## src/rtl/adc_sample_capture.sv

```systemverilog
// adc_sample_capture: drives a 12-bit serial ADC (4 leading zeros + 12 data
// bits, MSB first) once per sample period. Each completed word is presented
// with a one-cycle strobe. The block also produces the write/read strobes for
// an echo FIFO, and reads start once DELAY_SAMPLES words have been written.
module adc_sample_capture #(
  parameter int CLK_DIV       = 4,
  parameter int SAMPLE_PERIOD = 2500,
  parameter int DELAY_SAMPLES = 8000
) (
  input  logic        clk,
  input  logic        rst,
  input  logic        en,
  input  logic        sdata,
  output logic        sclk,
  output logic        cs_n,
  output logic [11:0] sample,
  output logic        sample_valid,
  output logic        wr_en,
  output logic        rd_en
);

  localparam int PER_W  = (SAMPLE_PERIOD > 1) ? $clog2(SAMPLE_PERIOD) : 1;
  localparam int DIV_W  = (CLK_DIV > 1) ? $clog2(CLK_DIV) : 1;
  localparam int FILL_W = (DELAY_SAMPLES > 0) ? $clog2(DELAY_SAMPLES + 1) : 1;

  localparam logic [PER_W-1:0]  PER_LAST = PER_W'(SAMPLE_PERIOD - 1);
  localparam logic [DIV_W-1:0]  DIV_LAST = DIV_W'(CLK_DIV - 1);
  localparam logic [FILL_W-1:0] FILL_MAX = FILL_W'(DELAY_SAMPLES);

  // A frame takes 32*CLK_DIV+2 cycles from tick to return to IDLE; a shorter
  // period would drop ticks and break the fixed sample rate.
  if (SAMPLE_PERIOD < 32 * CLK_DIV + 3) begin : g_bad_period
    $error("adc_sample_capture: SAMPLE_PERIOD must be >= 32*CLK_DIV+3");
  end
  if (CLK_DIV < 1) begin : g_bad_div
    $error("adc_sample_capture: CLK_DIV must be >= 1");
  end
  if (DELAY_SAMPLES < 1) begin : g_bad_delay
    $error("adc_sample_capture: DELAY_SAMPLES must be >= 1");
  end

  typedef enum logic [1:0] {
    S_IDLE = 2'd0,
    S_CONV = 2'd1,
    S_DONE = 2'd2
  } state_t;

  state_t            r_state;
  logic [PER_W-1:0]  r_per_cnt;
  logic [DIV_W-1:0]  r_div;
  logic [3:0]        r_bit;
  logic [FILL_W-1:0] r_fill;
  logic              r_sclk;
  logic              r_cs_n;
  logic [11:0]       r_sample;
  logic              r_valid;
  logic              r_wr;
  logic              r_rd;
  // Only the low 12 bits of the 16-bit frame are kept; the four leading
  // bits shift out of the top and are never looked at.
  logic [11:0]       r_shift;

  logic              w_tick;
  logic              w_sclk_rise;

  assign w_tick      = (r_per_cnt == PER_LAST);
  assign w_sclk_rise = (r_state == S_CONV) && (r_div == DIV_LAST) && !r_sclk;

  // Free-running sample-period counter; its wrap cycle is the conversion tick.
  always_ff @(posedge clk or negedge rst) begin
    if (!rst) begin
      r_per_cnt <= '0;
    end else if (w_tick) begin
      r_per_cnt <= '0;
    end else begin
      r_per_cnt <= r_per_cnt + 1'b1;
    end
  end

  // Capture serial data MSB first on every sclk 0->1 transition.
  always_ff @(posedge clk) begin
    if (w_sclk_rise) begin
      r_shift <= {r_shift[10:0], sdata};
    end
  end

  // Conversion FSM: frames the ADC transfer, emits strobes, tracks FIFO fill.
  always_ff @(posedge clk or negedge rst) begin
    if (!rst) begin
      r_state  <= S_IDLE;
      r_div    <= '0;
      r_bit    <= '0;
      r_fill   <= '0;
      r_sclk   <= 1'b1;
      r_cs_n   <= 1'b1;
      r_sample <= '0;
      r_valid  <= 1'b0;
      r_wr     <= 1'b0;
      r_rd     <= 1'b0;
    end else begin
      r_valid <= 1'b0;
      r_wr    <= 1'b0;
      r_rd    <= 1'b0;
      case (r_state)
        S_IDLE: begin
          r_cs_n <= 1'b1;
          r_sclk <= 1'b1;
          r_div  <= '0;
          r_bit  <= '0;
          // Disabling restarts the echo delay from empty.
          if (!en) begin
            r_fill <= '0;
          end
          if (w_tick && en) begin
            r_state <= S_CONV;
            r_cs_n  <= 1'b0;
          end
        end
        S_CONV: begin
          if (r_div == DIV_LAST) begin
            r_div  <= '0;
            r_sclk <= ~r_sclk;
            if (!r_sclk) begin
              if (r_bit == 4'd15) begin
                r_bit   <= '0;
                r_state <= S_DONE;
                r_cs_n  <= 1'b1;
              end else begin
                r_bit <= r_bit + 4'd1;
              end
            end
          end else begin
            r_div <= r_div + 1'b1;
          end
        end
        S_DONE: begin
          r_sample <= r_shift;
          r_valid  <= 1'b1;
          r_wr     <= 1'b1;
          r_rd     <= (r_fill == FILL_MAX);
          if (r_fill != FILL_MAX) begin
            r_fill <= r_fill + 1'b1;
          end
          r_state <= S_IDLE;
        end
        default: begin
          r_state <= S_IDLE;
        end
      endcase
    end
  end

  assign sclk         = r_sclk;
  assign cs_n         = r_cs_n;
  assign sample       = r_sample;
  assign sample_valid = r_valid;
  assign wr_en        = r_wr;
  assign rd_en        = r_rd;

endmodule
```

## config.mk

```make
export PLATFORM = sky130hd
export DESIGN_NAME = adc_sample_capture
export DESIGN_NICKNAME = d
export VERILOG_FILES = /design/src/rtl/adc_sample_capture.sv
export SDC_FILE = /design/constraint.sdc
export NUM_CORES = 1
export LEC_CHECK = 0
export ABC_AREA = 1
export CELL_PAD_IN_SITES_DETAIL_PLACEMENT = 1
export CELL_PAD_IN_SITES_GLOBAL_PLACEMENT = 1
export CORE_MARGIN = 5
export CORE_UTILIZATION = 30
export CTS_CLUSTER_DIAMETER = 100
export DETAILED_ROUTE_END_ITERATION = 7
export PLACE_DENSITY_LB_ADDON = 0.25
export SYNTH_ARGS = -nofsm -noshare
export SYNTH_HDL_FRONTEND = slang
export SYNTH_SLANG_ARGS = --single-unit
```

## constraint.sdc

```tcl
create_clock -name clk -period 2.4 [get_ports clk]
set_input_delay 0.6 -clock clk [delete_from_list [all_inputs] [get_ports clk]]
set_output_delay 0.6 -clock clk [all_outputs]
set_load 0.01 [all_outputs]
```

After elaboration in Yosys (flattened, before gate mapping) --
Cells that the tools add are included.
Word-level totals: flip-flop bits (word level) 61, input bits 4, output and inout bits 17, logic and storage cells 65
Cells by class: $add $sub $neg 4, eq/ne operators 13, muxes and demuxes 24, bitwise operators 1, reductions and logical operators 12
Operators by type and width (number):
- $mux W13 | 2
- $pmux W13 S2 | 1
- $add A13 B1 Y13 const B | 1
- $eq A13 B13 Y1 const B | 1
- $ne A13 B13 Y1 const B | 1
- $add A12 B1 Y12 const B | 1
- $eq A12 B12 Y1 const B | 1
- $mux W12 | 1
- $mux W4 | 3
- $mux W2 | 5
- $ne A2 B2 Y1 const B | 4
- $pmux W2 S2 | 2
- $pmux W4 S2 | 1
- $reduce_and A4 Y1 | 2
- $mux W1 | 7
- $reduce_and A3 Y1 | 2
- $add A4 B1 Y4 const B | 1
- $eq A2 B2 Y1 const B | 2
- $eq A4 B4 Y1 const B | 1
- $ne A2 B1 Y1 const B | 2
- $pmux W1 S2 | 2
- $reduce_bool A2 Y1 | 2
- $logic_and A1 B1 Y1 | 3
- $add A2 B1 Y2 const B | 1
- 5 further kinds | 5

Logic depth before layout (Yosys ltp) --
Gate-level depths: netlist of the first run.
word-level depth 5, gate-level depth with buffers 9, depth with buffers taken out 9

Least setup slack after synthesis of the first run --
Ideal clock, no wire load.
kind flip-flop to flip-flop, from reg r_div[0], to reg r_shift[0], enable pin, library setup time 0.396 ns, data arrival time 1.535 ns, data required time 2.004 ns, slack 0.469 ns, stages on the path, launching flop included 4, path buffers 0, clock period less this slack 1.931 ns, cells stage by stage dfrtp_1 > ha_1 > inv_1 > nor3_1
On the way: cells in the longest elaborated chain, start to end 3
Ends and longest elaborated chain:
- start: declaration | line 50 | logic [DIV_W-1:0] r_div;
- start signal: assignment | line 133 | r_div <= r_div + 1'b1;
- $eq A2 B2 Y1 | line 67 | assign w_sclk_rise = (r_state == S_CONV) && (r_div == DIV_LAST) && !r_sclk;
- $logic_and A1 B1 Y1 (2 in a row) | line 67
- via w_sclk_rise | line 64 | logic w_sclk_rise;
- end signal: assignment | line 83 | r_shift <= {r_shift[10:0], sdata};
- end: declaration | line 61 | logic [11:0] r_shift;
The timed path passes the listed nets, and every way through them passes these cells. A chain may end at the register's enable or synchronous reset.

Worst setup path in the final report of the first run --
from reg r_sclk (netlist: sclk), to out sclk
RTL lines:
- start: declaration | line 53 | logic r_sclk;
- start signal: assignment | line 122 | r_sclk <= ~r_sclk;
- end: declaration | line 14 | output logic sclk,
No word-level cell between the ends.

==> results of run 1 <==
==> per-layer routing <==
| layer | vias up | global-route usage (%) |
|---|---|---|
| li1 | 1125 | - |
| met1 | 1102 | 15.20 |
| met2 | 19 | 20.65 |
| met3 | 7 | 2.842 |
| met4 | 0 | 5.140 |
| met5 | - | 0 |
==> registers in the layout, indices dropped and copies added, names as in the netlist, 2 cells and up <==
name / flops
r_bit: 4
r_div: 2
r_fill: 13
r_per_cnt: 12
r_shift: 12
r_state: 2
sample: 12
==> synthesized netlist by cell type, types with 2 or more instances <==
master | count | area, um^2
sky130_fd_sc_hd__edfxtp_1 | 12 | 360.4
sky130_fd_sc_hd__inv_2 | 3 | 11.26
sky130_fd_sc_hd__o21ai_1 | 3 | 15.01
sky130_fd_sc_hd__nor2_1 | 26 | 97.59
sky130_fd_sc_hd__nand4_1 | 4 | 25.02
sky130_fd_sc_hd__a21oi_1 | 8 | 40.04
sky130_fd_sc_hd__dfstp_2 | 2 | 52.55
sky130_fd_sc_hd__ha_1 | 5 | 62.56
sky130_fd_sc_hd__dfrtp_1 | 47 | 1176
sky130_fd_sc_hd__nand2_4 | 2 | 22.52
sky130_fd_sc_hd__nor3_2 | 2 | 20.02
sky130_fd_sc_hd__nand3b_1 | 2 | 15.01
sky130_fd_sc_hd__buf_2 | 4 | 20.02
sky130_fd_sc_hd__nand2_1 | 104 | 390.4
sky130_fd_sc_hd__o21ai_0 | 3 | 15.01
sky130_fd_sc_hd__nor3_1 | 7 | 35.03
sky130_fd_sc_hd__nor2_2 | 7 | 43.79
sky130_fd_sc_hd__nand3_1 | 36 | 180.2
sky130_fd_sc_hd__nand2_2 | 3 | 18.77
sky130_fd_sc_hd__xnor2_1 | 2 | 17.52
sky130_fd_sc_hd__inv_1 | 32 | 120.1
sky130_fd_sc_hd__buf_6 | 2 | 22.52
sky130_fd_sc_hd__nor2_4 | 3 | 33.78
sky130_fd_sc_hd__xor2_1 | 5 | 43.79
==> cell families (layout without fill, tap and decap cells) <==
family	after synthesis	in the layout	share of synthesized area, %
simple gates	200	200	31.14
flops	61	61	54.32
buf+inv	43	76	6.330
compound gates	19	19	3.978
xor+xnor	7	7	2.096
fa+ha+maj	5	5	2.139
==> power by group through the flow <==
stage	combinational, W	sequential, W	clock, W
floorplan	0.000000474	0.00107	0
global placement	0.0000257	0.00107	0
detailed placement	0.0000256	0.00107	0
CTS	0.0000261	0.00105	0.00108
global route	0.0000282	0.00105	0.00113
finish	0.0000235	0.00105	0.00105
==> path summary, 6_finish.rpt <==
path                                    from            to  slack, ns  cells after the start
worst max-delay path                    sclk          sclk       0.36                      1
worst min-delay path                     rst     sample[2]       0.34                      1
worst max register to register     r_fill[0]    r_fill[11]       0.59                      9
worst min register to register  r_per_cnt[0]  r_per_cnt[0]       0.45                      1
max in group asynchronous                rst     sample[5]       1.41                      2
min in group clk                r_per_cnt[0]  r_per_cnt[0]       0.45                      1
==> layout make-up <==
class / instances / area (um^2)
fill: 1168 / 6146
clock inverter: 7 / 98.84
sequential: 61 / 1589
inverter: 35 / 131.4
clock buffer: 9 / 123.9
timing repair buffer: 25 / 232.7
tap: 133 / 166.4
multi-input combinational: 231 / 1151
==> through the flow <==
stage / worst slack, ns / hold WS, ns / utilization, %
final: 0.3581 / 0.3383 / 36.24
after global routing: 0.3150 / 0.3920 / 36.24
after CTS: 0.3351 / 0.3639 / 36.24
after detailed placement: 0.5530 / 0.4402 / 33.93
after global placement: 0.5861 / 0.4353 / 33.93
after floorplan: 0.4689 / 0.3044 / -
==> cells in the final DEF, fill, tap and decap left out, types with 4 or more instances in the layout <==
cell type and count:
sky130_fd_sc_hd__clkbuf_8 9, sky130_fd_sc_hd__nor2_2 7, sky130_fd_sc_hd__edfxtp_1 12, sky130_fd_sc_hd__ha_1 5, sky130_fd_sc_hd__nand3_1 36, sky130_fd_sc_hd__a21oi_1 8
sky130_fd_sc_hd__nor3_1 7, sky130_fd_sc_hd__nand4_1 4, sky130_fd_sc_hd__inv_1 32, sky130_fd_sc_hd__nor2_1 26, sky130_fd_sc_hd__clkdlybuf4s50_1 19, sky130_fd_sc_hd__buf_4 5
sky130_fd_sc_hd__xor2_1 5, sky130_fd_sc_hd__dfrtp_1 47, sky130_fd_sc_hd__nand2_1 104
==> out/qor.tcl, run 1 <==
set qor(status) {complete, no violations}
set qor(setup_viol_count_final) 0
set qor(routed-wl-met2_mm) 3.103
set qor(grt_pass1_vias) 2433
set qor(cts.sinks) 61
set qor(cp.arrival_ns) 1.44
set qor(core_area_um2) 9639
set qor(layout_min_cycle_time_ns) 2.042
set qor(synth_area_um2) 2925
set qor(fin_tns_setup_ns) 0
set qor(worst_path_max_delay_cell) {sky130_fd_sc_hd__dfstp_2}
set qor(pwr_density_cell_nw_per_um2) 608.6
set qor(grt.overflow.total) 0
set qor(final_cells) 501
set qor(clkLatencyLatePin_ns) 0.34
set qor(synth-warning-count) 0
set qor(critPathLaunchType) {flop}
set qor(synth.yosys.seq_area_share_pct) 54.32
set qor(post_drt_wl_per_cell_um) 12.72
set qor(clk_pin_slew_worst_paths_ns) 0.08
set qor(post-cts-setup-buffer-count) 0
set qor(detail_route.drc_violations) 0
set qor(die_width_um) 108.7
set qor(worst_margin_slew_ns) 0.7972
set qor(cts_max_path_buffers) 2
set qor(cts_tree) {built}
set qor(achievable-frequency_mhz) 489.7
set qor(sequentialPowerShare_pct) 49.5
set qor(number_of_synthesized_flops_with_an_enable_pin) 12
set qor(detail_route.wirelength.met1_mm) 3.023
set qor(timing_max_transition_violations_final) 0
set qor(switching_power_total_w) 0.0004766
set qor(start_util_pct) 30.35
set qor(grt_antenna_before_repair) 0
set qor(dpl-instance-area_um2) 3271
set qor(final_layout_size_suffix_gt1_share_pct) 13.04
set qor(syn_inst) 335
set qor(synth.net_count) 344
set qor(critical_path.endpoint_type) {primary output}
set qor(die_area_um2) 11830
set qor(detail_route.first_pass.iterations) 4
set qor(worstPathMaxFanout) 4
set qor(worst_ep_required_time_ns) 1.80
set qor(power.switching_fraction_pct) 22.42
set qor(drv.max_cap_violation_count) 0
set qor(ys_seq_elements) 61
set qor(buffer_ports.inserted) 20
set qor(fin_total_pwr_w) 0.002126
set qor(wire_length_of_the_first_global_routing_pass_mm) 11.42
set qor(tritoncts_buffer_count) 9
set qor(drt-initial-drc-count) 92
set qor(power.combinational.fraction_pct) 1.1
set qor(maxSlewHeadroom_pct) 46.86
set qor(final_nets) 372
set qor(detailedPlacementHpwl_mm) 4.593
set qor(viasPerCell) 4.497
set qor(routed-wl-met3_um) 152
set qor(cts.htree.levels) 3
set qor(place_congestion) 0.7130
set qor(power.internal_w) 0.001649
set qor(ys_async_sr_fraction_pct) 80.33
set qor(cell_family_with_the_largest_share_of_critical_path_delay) {flip-flops}
set qor(timing.hold.worst.class) {in2async}
set qor(leakage_nw) 1.607
set qor(syn_area_per_cell_um2) 8.732
set qor(die_h_um) 108.7
set qor(ys.flop_type) {sky130_fd_sc_hd__dfrtp_1}
set qor(detail-route-antenna-nets) 0
set qor(crit_path_cell_trace) {clkdlybuf4s50_1}
set qor(final-hold-violation-count) 0
set qor(max_stage_delay_ns) 0.56
set qor(antennaDiodeCount) 0
set qor(route.final.wire_length_mm) 6.373
set qor(ctsRootBufferMaster) {sky130_fd_sc_hd__clkbuf_8}
set qor(hold_buffers) 0
set qor(worstSetupPathType) {reg2out}
set qor(largest_net_degree_at_the_start_of_global_routing) 34
set qor(top_level_ports) 21
set qor(design_area_um2) 3493
set qor(post_cts_resized) 0
set qor(cp.buffers_inverters) 1
set qor(finalClockSkew_ns) 0.01084
set qor(synth_cell_type_count) 35
set qor(area.growth.synth_to_final_pct) 19.42
set qor(grt_use_total_pct) 12.31
set qor(worst_ir_drop_vdd_mv) 0.3312
set qor(grt_setup_unrepaired) {no}
set qor(final_min_period_over_clock_period_pct) 85.08
set qor(dp_cells) 485
set qor(clock_power_share_pct) 49.4
set qor(top_layer) {met4}
set qor(vias) 2253
set qor(row_count) 36
Note: power is estimated with default switching activity, not from simulation.
==> inputs of run 2 (changes only) <==
CAP_MARGIN = 20   (was unset)
==> results of run 2 <==
Final layout, timing and power as in run 1 (identical DEF).
==> inputs of run 3 (changes only) <==
CORE_MARGIN = 3   (was 5)
==> run 3 against run 2 <==
Clock skew about the same. Routed wire length down 1.3%. Largest power group unchanged. Highest routed layer unchanged. Maximum frequency grew 0.22%.
==> out/qor.tcl, run 3 (synthesis results as in run 1) <==
set qor(cts.htree.levels) 3
set qor(crit_path_cell_trace) {clkdlybuf4s50_1}
set qor(cp.arrival_ns) 1.44
set qor(area.growth.synth_to_final_pct) 19.42
set qor(mostFrequentLayoutCells) {sky130_fd_sc_hd__nand2_1, sky130_fd_sc_hd__dfrtp_1, sky130_fd_sc_hd__nand3_1, sky130_fd_sc_hd__inv_1, sky130_fd_sc_hd__nor2_1}
set qor(largest_net_degree_at_the_start_of_global_routing) 29
set qor(final_min_period_over_clock_period_pct) 84.89
set qor(dpl-instance-area_um2) 3271
set qor(grt_pass1_vias) 2339
set qor(worst_ir_drop_vdd_mv) 0.3846
set qor(maxSlewHeadroom_pct) 62.04
set qor(buffer_ports.inserted) 20
set qor(detail-route-antenna-nets) 0
set qor(viasPerCell) 4.546
set qor(detailedPlacementHpwl_mm) 4.559
set qor(clock_power_share_pct) 48.7
set qor(top_layer) {met4}
set qor(worst_case_hold_slack_ns) 0.2596
set qor(layout.area.seq_um2) 1589
set qor(grt.overflow.total) 0
set qor(number_of_flip_flops_in_the_largest_register) 13
set qor(route.final.wire_length_mm) 6.287
set qor(grt_setup_unrepaired) {no}
set qor(design_area_um2) 3493
set qor(worst_ep_required_time_ns) 1.80
set qor(grt_antenna_before_repair) 0
set qor(post_cts_resized) 0
set qor(die_area_um2) 10970
set qor(number_of_cells_on_the_worst_reg_to_reg_path) 9
set qor(grt_use_total_pct) 12.62
set qor(power.switching_fraction_pct) 21.47
set qor(die_width_um) 104.7
set qor(sequentialPowerShare_pct) 50.1
set qor(vias) 2255
set qor(hold_buffers) 0
set qor(row_count) 35
set qor(detail_route.drc_violations) 0
set qor(worst_margin_slew_ns) 0.5693
set qor(fin_tns_setup_ns) 0
set qor(switching_power_total_w) 0.0004512
set qor(critical_path.endpoint_type) {primary output}
set qor(post_drt_wl_per_cell_um) 12.68
set qor(place_congestion) 0.8121
set qor(drv.max_cap_violation_count) 0
set qor(detail_route.wirelength.met1_mm) 2.998
set qor(final_cells) 496
set qor(leakage_nw) 1.607
set qor(final-hold-violation-count) 0
set qor(die_h_um) 104.7
set qor(cts_max_path_buffers) 2
set qor(layout_commonest_cell) {sky130_fd_sc_hd__nand2_1}
set qor(routed-wl-met3_um) 144
set qor(detail_route.first_pass.iterations) 4
set qor(clkLatencyLatePin_ns) 0.33
set qor(power.combinational.fraction_pct) 1.2
set qor(setup_viol_count_final) 0
set qor(ctsRootBufferMaster) {sky130_fd_sc_hd__clkbuf_8}
set qor(cp.buffers_inverters) 1
set qor(routed-wl-met2_mm) 3.083
set qor(antennaDiodeCount) 0
set qor(critical_path_cell_count) 1
set qor(top_register) {r_fill}
set qor(wire_length_of_the_first_global_routing_pass_mm) 11.36
set qor(fillerInstances) 1127
set qor(core_area_um2) 9371
set qor(worst_path_max_delay_cell) {sky130_fd_sc_hd__dfstp_2}
set qor(critPathLaunchType) {flop}
set qor(top_level_ports) 21
set qor(power.internal_w) 0.001650
set qor(finalClockSkew_ns) 0.01037
set qor(final_nets) 371
set qor(clk_pin_slew_worst_paths_ns) 0.08
set qor(timing_max_transition_violations_final) 0
set qor(worstSetupPathType) {reg2out}
set qor(max_stage_delay_ns) 0.57
set qor(post-cts-setup-buffer-count) 0
set qor(pwr_density_cell_nw_per_um2) 601.6
set qor(status) {complete, no violations}
set qor(achievable-frequency_mhz) 490.8
set qor(multiInputGateArea_um2) 1151
set qor(layout_min_cycle_time_ns) 2.037
set qor(tritoncts_buffer_count) 9
set qor(cell_family_with_the_largest_share_of_critical_path_delay) {flip-flops}
set qor(cts.sinks) 61
set qor(final_layout_size_suffix_gt1_share_pct) 12.81
set qor(timing.hold.worst.class) {in2async}
set qor(cts_tree) {built}
set qor(drt-initial-drc-count) 111
set qor(dp_cells) 480
set qor(start_util_pct) 31.21
set qor(worstPathMaxFanout) 4
run 3: final timing paths:
| path | from | to | slack (ns) |
|---|---|---|---|
| max in group asynchronous | rst | cs_n | 1.52 |
| min in group clk | r_shift[1] | r_shift[2] | 0.45 |
| setup reg to reg | r_fill[0] | r_fill[12] | 0.57 |
| hold / removal | rst | sample[8] | 0.26 |
| setup / recovery | sclk | sclk | 0.36 |
| hold reg to reg | r_shift[1] | r_shift[2] | 0.45 |
run 3: layout make-up:
cell class | count | share of cell area (%)
Clock inverter | 7 | 2.830
Inverter | 35 | 3.761
Sequential cell | 61 | 45.49
Timing Repair Buffer | 24 | 6.805
Clock buffer | 9 | 3.546
Multi-Input combinational cell | 231 | 32.95
Tap cell | 129 | 4.620
run 3: worst reg2reg max path, stage by stage, from the launching register on:
cell and delay (ns):
sky130_fd_sc_hd__dfrtp_1 0.45, sky130_fd_sc_hd__inv_1 0.15, sky130_fd_sc_hd__ha_1 0.16, sky130_fd_sc_hd__nand2_1 0.05
sky130_fd_sc_hd__nor3_1 0.19, sky130_fd_sc_hd__nand3_2 0.15, sky130_fd_sc_hd__nand2_2 0.25, sky130_fd_sc_hd__nand2_2 0.17
sky130_fd_sc_hd__nand2_1 0.10, sky130_fd_sc_hd__nand2_1 0.05
run 3: per-stage QoR:
step,setup slack [ns],total power (W),utilization [%]
2_1_floorplan,0.4689,0.001074,-
3_3_place_gp,0.6059,0.001100,34.90
3_5_place_dp,0.5620,0.001100,34.90
4_1_cts,0.3411,0.002144,37.28
5_1_grt,0.3208,0.002210,37.28
6_report,0.3626,0.002102,37.28
run 3: power by group through the flow:
stage                     combinational, W  clock, W  sequential, W
after detailed placement         0.0000275         0        0.00107
after global placement           0.0000274         0        0.00107
after global routing             0.0000292   0.00113        0.00105
after CTS                        0.0000274   0.00106        0.00105
after floorplan                0.000000474         0        0.00107
final                            0.0000250   0.00102        0.00105
run 3: metal layers:
metal / global-route usage, % / up-vias
met2: 20.85 / 25
met3: 2.594 / 4
li1: - / 1127
met4: 3.936 / 0
met1: 16.60 / 1099
met5: 0 / -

=-=-=-=-=

**WHAT TO WORK ON**: Print, from the entries above, the line with "after global routing: 0.3150 / 0.3920 / 36.24", the line with "after floorplan: 0.4689" and all lines between them, exactly and with nothing else.

**RESULT FOR THIS EXERCISE**:
after global routing: 0.3150 / 0.3920 / 36.24
after CTS: 0.3351 / 0.3639 / 36.24
after detailed placement: 0.5530 / 0.4402 / 33.93
after global placement: 0.5861 / 0.4353 / 33.93
after floorplan: 0.4689 / 0.3044 / -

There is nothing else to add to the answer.